⟨

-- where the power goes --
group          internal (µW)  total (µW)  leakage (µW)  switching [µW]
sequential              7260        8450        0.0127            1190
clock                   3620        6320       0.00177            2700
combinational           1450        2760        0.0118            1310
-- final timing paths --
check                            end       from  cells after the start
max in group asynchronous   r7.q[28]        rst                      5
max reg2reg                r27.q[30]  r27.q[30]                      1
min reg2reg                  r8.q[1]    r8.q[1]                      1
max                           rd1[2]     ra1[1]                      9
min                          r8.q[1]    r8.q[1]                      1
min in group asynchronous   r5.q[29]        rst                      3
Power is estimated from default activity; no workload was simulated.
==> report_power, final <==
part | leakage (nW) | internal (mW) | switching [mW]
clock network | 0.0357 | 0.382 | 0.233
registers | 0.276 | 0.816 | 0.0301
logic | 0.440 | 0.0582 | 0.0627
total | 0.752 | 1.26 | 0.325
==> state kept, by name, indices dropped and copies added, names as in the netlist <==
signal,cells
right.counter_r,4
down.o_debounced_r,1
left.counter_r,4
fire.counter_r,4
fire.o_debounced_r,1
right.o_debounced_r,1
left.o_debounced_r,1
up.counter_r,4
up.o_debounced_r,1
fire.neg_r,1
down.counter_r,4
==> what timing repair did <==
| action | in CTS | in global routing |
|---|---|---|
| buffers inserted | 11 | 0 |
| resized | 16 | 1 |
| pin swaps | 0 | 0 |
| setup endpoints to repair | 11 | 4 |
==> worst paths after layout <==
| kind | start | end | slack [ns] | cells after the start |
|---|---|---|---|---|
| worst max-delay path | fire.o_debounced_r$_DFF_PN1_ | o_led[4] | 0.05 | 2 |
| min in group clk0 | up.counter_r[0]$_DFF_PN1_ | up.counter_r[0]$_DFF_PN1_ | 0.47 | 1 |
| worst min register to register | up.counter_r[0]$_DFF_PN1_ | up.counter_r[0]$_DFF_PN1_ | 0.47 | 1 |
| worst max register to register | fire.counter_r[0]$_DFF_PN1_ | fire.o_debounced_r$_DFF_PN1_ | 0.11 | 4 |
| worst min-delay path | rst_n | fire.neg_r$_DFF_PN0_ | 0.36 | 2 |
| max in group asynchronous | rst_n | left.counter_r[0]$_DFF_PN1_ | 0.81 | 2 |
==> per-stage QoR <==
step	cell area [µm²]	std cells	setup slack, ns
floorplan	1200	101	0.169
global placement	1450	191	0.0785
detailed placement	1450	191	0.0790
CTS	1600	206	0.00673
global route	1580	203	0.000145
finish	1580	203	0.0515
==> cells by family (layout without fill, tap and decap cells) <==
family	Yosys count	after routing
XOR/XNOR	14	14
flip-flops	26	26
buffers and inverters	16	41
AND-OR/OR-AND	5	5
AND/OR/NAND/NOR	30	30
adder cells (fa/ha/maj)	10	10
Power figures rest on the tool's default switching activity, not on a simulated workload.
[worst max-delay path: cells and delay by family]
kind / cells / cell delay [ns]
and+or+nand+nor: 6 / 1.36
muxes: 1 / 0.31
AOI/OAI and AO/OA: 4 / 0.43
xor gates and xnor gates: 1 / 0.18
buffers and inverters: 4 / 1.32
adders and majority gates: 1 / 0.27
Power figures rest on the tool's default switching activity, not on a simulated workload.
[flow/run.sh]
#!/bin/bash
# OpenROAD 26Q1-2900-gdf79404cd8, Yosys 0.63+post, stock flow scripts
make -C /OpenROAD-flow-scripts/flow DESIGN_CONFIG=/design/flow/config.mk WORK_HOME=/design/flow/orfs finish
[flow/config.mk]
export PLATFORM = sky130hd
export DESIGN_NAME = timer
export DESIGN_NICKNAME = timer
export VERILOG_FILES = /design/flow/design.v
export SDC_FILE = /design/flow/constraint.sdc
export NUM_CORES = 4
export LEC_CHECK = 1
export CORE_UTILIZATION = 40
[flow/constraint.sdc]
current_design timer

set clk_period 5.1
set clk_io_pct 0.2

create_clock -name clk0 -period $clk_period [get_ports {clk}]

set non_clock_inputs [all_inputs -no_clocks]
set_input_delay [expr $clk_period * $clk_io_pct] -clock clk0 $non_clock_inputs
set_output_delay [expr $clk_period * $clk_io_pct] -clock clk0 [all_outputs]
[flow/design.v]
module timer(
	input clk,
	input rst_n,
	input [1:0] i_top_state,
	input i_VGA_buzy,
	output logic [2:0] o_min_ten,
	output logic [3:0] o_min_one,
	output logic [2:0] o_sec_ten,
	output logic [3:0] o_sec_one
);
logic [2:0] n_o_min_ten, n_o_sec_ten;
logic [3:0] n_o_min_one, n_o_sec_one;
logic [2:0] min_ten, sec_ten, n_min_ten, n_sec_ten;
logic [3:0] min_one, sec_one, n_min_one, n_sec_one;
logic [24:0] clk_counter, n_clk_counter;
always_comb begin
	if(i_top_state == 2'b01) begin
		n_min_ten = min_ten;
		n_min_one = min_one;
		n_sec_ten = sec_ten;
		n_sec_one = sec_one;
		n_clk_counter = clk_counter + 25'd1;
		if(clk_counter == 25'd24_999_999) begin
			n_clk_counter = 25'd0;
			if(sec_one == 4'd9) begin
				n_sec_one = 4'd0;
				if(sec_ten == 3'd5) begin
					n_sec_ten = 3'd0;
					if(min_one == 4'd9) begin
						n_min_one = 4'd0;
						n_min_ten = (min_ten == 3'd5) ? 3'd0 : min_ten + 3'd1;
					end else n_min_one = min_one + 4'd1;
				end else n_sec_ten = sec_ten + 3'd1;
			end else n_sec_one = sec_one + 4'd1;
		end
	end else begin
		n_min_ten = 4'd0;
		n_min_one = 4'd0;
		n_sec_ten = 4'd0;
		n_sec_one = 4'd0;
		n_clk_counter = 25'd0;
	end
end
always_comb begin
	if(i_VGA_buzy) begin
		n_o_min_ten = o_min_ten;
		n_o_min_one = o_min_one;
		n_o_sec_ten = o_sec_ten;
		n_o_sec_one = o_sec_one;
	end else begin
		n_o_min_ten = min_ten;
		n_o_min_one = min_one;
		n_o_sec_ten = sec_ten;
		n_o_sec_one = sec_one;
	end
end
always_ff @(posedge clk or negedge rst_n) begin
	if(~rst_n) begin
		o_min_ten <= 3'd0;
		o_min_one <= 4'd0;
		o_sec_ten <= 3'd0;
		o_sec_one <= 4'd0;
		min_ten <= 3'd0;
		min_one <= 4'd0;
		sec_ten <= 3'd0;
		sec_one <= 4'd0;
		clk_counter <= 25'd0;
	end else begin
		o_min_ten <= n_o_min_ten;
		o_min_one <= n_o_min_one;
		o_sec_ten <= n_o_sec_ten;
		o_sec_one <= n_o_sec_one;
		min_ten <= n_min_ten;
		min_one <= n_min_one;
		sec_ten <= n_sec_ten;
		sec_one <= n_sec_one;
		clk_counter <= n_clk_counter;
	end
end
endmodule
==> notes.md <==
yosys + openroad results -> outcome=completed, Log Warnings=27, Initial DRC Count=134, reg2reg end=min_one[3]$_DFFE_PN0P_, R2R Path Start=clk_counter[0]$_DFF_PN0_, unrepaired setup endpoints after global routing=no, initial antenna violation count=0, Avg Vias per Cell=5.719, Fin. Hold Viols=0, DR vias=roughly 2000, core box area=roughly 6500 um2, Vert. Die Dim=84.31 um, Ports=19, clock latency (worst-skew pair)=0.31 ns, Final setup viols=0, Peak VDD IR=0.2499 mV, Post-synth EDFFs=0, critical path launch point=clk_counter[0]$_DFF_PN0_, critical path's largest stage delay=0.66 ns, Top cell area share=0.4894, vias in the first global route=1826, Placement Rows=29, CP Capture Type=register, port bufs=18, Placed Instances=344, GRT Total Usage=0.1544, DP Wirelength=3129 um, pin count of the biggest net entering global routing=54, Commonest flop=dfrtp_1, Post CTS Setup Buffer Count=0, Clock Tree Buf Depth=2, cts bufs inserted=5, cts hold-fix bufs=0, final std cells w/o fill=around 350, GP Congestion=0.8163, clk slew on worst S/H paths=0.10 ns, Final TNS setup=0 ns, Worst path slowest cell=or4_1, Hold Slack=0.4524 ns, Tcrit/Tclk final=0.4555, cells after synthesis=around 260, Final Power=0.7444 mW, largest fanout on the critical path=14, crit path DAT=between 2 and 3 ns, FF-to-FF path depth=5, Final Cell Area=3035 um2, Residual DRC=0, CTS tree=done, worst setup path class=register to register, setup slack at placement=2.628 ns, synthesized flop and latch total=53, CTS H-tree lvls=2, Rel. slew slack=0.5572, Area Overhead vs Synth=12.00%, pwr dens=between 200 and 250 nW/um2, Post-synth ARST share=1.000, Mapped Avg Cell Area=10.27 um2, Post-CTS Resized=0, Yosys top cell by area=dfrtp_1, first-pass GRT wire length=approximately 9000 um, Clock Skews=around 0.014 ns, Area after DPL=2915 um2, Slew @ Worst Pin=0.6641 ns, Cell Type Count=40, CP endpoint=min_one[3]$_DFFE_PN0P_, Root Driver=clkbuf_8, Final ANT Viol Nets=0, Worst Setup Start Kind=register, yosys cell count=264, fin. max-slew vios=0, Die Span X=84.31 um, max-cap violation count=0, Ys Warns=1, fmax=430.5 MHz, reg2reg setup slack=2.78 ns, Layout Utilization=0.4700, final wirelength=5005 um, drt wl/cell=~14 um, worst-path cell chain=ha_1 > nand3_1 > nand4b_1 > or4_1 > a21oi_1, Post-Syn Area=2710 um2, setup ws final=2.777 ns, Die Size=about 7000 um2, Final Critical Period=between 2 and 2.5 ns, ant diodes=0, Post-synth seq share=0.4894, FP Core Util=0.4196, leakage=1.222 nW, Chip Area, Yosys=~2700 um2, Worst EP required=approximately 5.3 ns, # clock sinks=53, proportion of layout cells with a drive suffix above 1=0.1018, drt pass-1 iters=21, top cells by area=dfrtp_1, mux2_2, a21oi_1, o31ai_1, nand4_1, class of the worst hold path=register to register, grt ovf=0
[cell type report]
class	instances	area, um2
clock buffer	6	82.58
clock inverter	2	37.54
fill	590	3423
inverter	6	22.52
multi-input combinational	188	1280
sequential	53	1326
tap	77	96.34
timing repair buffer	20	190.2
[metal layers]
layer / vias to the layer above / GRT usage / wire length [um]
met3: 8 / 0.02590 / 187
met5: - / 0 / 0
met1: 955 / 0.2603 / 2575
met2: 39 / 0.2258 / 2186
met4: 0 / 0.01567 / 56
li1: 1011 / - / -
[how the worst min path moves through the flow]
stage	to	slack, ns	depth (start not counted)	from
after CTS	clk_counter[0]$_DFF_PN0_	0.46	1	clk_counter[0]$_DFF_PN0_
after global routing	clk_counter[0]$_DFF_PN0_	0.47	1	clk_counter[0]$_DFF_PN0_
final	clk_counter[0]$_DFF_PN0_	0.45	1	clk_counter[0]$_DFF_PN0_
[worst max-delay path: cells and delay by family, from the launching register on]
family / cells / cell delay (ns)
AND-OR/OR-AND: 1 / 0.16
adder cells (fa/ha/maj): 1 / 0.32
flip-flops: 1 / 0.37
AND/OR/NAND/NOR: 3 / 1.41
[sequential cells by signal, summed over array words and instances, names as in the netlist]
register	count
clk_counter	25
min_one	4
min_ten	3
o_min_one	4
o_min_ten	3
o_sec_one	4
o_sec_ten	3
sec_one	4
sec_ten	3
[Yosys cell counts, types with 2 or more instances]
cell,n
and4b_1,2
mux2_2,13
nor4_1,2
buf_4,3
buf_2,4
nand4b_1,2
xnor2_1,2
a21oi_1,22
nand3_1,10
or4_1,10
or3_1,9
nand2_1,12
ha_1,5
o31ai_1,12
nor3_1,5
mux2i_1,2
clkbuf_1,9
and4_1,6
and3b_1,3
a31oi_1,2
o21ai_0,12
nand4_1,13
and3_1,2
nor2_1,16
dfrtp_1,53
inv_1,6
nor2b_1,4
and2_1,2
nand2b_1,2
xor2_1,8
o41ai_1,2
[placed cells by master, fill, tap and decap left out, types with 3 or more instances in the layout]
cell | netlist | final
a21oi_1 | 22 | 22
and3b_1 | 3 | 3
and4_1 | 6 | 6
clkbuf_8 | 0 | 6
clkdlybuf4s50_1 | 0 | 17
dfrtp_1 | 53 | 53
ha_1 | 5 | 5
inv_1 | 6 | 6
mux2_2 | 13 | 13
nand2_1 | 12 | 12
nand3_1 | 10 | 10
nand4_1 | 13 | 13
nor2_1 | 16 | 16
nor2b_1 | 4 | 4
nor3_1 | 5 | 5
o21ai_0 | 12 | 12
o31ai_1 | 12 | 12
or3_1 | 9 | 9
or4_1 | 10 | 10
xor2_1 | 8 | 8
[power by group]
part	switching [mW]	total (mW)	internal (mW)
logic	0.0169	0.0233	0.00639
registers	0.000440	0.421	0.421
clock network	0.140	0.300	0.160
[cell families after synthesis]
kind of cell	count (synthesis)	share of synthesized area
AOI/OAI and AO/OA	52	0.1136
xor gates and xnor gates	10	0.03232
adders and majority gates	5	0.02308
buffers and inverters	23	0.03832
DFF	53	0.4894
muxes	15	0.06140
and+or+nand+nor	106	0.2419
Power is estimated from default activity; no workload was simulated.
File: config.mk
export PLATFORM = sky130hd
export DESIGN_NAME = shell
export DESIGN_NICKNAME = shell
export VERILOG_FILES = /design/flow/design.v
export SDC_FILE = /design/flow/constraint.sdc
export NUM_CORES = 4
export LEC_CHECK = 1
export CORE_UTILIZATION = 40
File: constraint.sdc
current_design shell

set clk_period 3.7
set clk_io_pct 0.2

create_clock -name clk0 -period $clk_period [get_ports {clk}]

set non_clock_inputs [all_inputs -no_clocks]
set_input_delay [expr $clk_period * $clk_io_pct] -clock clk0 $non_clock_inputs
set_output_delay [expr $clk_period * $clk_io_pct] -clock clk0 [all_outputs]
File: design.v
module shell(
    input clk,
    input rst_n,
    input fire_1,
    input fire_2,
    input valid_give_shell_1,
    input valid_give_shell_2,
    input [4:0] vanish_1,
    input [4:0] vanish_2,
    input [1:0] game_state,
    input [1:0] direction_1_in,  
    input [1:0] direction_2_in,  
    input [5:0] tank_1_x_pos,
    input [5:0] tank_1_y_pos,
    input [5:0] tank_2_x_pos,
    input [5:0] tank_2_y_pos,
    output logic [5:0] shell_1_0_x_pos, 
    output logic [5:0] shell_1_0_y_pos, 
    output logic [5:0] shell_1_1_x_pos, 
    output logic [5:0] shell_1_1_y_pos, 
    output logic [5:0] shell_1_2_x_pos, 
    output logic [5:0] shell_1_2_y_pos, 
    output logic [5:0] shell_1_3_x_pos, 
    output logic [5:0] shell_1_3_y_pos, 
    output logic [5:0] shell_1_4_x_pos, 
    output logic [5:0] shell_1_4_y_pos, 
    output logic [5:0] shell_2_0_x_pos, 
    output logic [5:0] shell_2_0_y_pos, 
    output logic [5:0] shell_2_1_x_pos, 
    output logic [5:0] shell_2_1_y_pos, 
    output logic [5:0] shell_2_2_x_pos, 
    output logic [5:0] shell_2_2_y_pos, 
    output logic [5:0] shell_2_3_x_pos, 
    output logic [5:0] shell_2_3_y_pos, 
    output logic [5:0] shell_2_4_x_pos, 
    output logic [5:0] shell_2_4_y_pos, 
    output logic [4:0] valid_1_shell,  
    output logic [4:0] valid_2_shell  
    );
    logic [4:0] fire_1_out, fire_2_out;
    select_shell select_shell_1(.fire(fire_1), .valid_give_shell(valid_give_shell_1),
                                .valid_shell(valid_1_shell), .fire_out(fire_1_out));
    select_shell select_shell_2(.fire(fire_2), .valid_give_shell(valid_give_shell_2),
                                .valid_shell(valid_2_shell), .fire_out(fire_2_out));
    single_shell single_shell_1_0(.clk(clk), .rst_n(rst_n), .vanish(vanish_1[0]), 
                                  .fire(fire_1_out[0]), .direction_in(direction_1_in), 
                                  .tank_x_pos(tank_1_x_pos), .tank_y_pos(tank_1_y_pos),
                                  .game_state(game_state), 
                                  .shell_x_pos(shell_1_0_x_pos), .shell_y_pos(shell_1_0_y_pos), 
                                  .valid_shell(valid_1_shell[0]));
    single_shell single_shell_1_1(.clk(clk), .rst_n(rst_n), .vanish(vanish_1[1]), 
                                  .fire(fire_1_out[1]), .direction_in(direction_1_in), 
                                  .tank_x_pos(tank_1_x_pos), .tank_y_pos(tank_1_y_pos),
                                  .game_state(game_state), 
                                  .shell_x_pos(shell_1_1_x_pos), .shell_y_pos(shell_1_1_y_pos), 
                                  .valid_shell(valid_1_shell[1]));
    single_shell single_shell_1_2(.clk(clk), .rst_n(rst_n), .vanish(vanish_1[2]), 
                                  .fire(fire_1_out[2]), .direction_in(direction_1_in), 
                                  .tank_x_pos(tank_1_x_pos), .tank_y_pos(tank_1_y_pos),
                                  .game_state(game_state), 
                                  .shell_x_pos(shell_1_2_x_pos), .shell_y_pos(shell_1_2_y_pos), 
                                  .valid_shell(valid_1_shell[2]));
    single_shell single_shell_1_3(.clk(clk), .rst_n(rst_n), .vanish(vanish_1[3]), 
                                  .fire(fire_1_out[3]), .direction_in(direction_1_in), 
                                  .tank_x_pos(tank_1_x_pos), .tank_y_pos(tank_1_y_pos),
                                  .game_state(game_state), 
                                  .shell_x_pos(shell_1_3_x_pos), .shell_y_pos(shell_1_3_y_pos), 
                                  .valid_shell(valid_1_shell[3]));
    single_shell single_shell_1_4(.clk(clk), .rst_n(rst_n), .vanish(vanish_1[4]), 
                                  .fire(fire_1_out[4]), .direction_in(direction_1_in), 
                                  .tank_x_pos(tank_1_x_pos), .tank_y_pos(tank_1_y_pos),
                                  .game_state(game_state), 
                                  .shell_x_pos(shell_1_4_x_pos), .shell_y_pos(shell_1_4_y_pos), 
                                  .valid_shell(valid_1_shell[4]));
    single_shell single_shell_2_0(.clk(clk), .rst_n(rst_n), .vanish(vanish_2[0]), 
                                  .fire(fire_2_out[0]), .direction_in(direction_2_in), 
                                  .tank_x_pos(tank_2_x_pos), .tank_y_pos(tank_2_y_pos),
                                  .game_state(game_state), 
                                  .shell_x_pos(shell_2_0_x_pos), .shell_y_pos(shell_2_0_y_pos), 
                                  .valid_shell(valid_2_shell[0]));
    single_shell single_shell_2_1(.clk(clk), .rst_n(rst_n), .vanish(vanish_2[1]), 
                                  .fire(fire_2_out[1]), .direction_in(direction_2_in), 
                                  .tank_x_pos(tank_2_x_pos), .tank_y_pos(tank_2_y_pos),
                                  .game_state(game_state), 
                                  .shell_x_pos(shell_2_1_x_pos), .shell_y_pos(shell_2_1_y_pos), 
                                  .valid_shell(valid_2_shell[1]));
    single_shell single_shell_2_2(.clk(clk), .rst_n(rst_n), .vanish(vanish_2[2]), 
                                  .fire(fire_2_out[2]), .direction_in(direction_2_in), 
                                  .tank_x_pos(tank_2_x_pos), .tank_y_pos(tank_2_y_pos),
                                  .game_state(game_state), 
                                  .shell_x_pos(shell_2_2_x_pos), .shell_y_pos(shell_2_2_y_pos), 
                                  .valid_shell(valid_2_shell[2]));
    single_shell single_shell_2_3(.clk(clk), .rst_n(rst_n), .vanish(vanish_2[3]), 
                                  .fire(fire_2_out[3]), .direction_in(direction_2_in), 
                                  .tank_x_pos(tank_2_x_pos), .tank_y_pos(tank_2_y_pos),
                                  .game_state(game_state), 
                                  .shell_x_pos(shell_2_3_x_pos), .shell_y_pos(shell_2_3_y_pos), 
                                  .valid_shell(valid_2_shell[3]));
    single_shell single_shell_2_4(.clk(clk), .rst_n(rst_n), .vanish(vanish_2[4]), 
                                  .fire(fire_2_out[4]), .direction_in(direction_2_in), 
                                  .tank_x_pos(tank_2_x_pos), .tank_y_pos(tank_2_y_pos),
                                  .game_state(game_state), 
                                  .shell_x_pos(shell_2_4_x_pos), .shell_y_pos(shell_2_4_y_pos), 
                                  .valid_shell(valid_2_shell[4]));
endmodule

⟩

**Task to complete:** Only one stretch of the entries above is wanted: the lines from the one containing "AOI/OAI and AO/OA: 4 / 0.43" through the one containing "adders and majority gates: 1 / 0.27". Please reproduce it exactly.

**Answer area:**
AOI/OAI and AO/OA: 4 / 0.43
xor gates and xnor gates: 1 / 0.18
buffers and inverters: 4 / 1.32
adders and majority gates: 1 / 0.27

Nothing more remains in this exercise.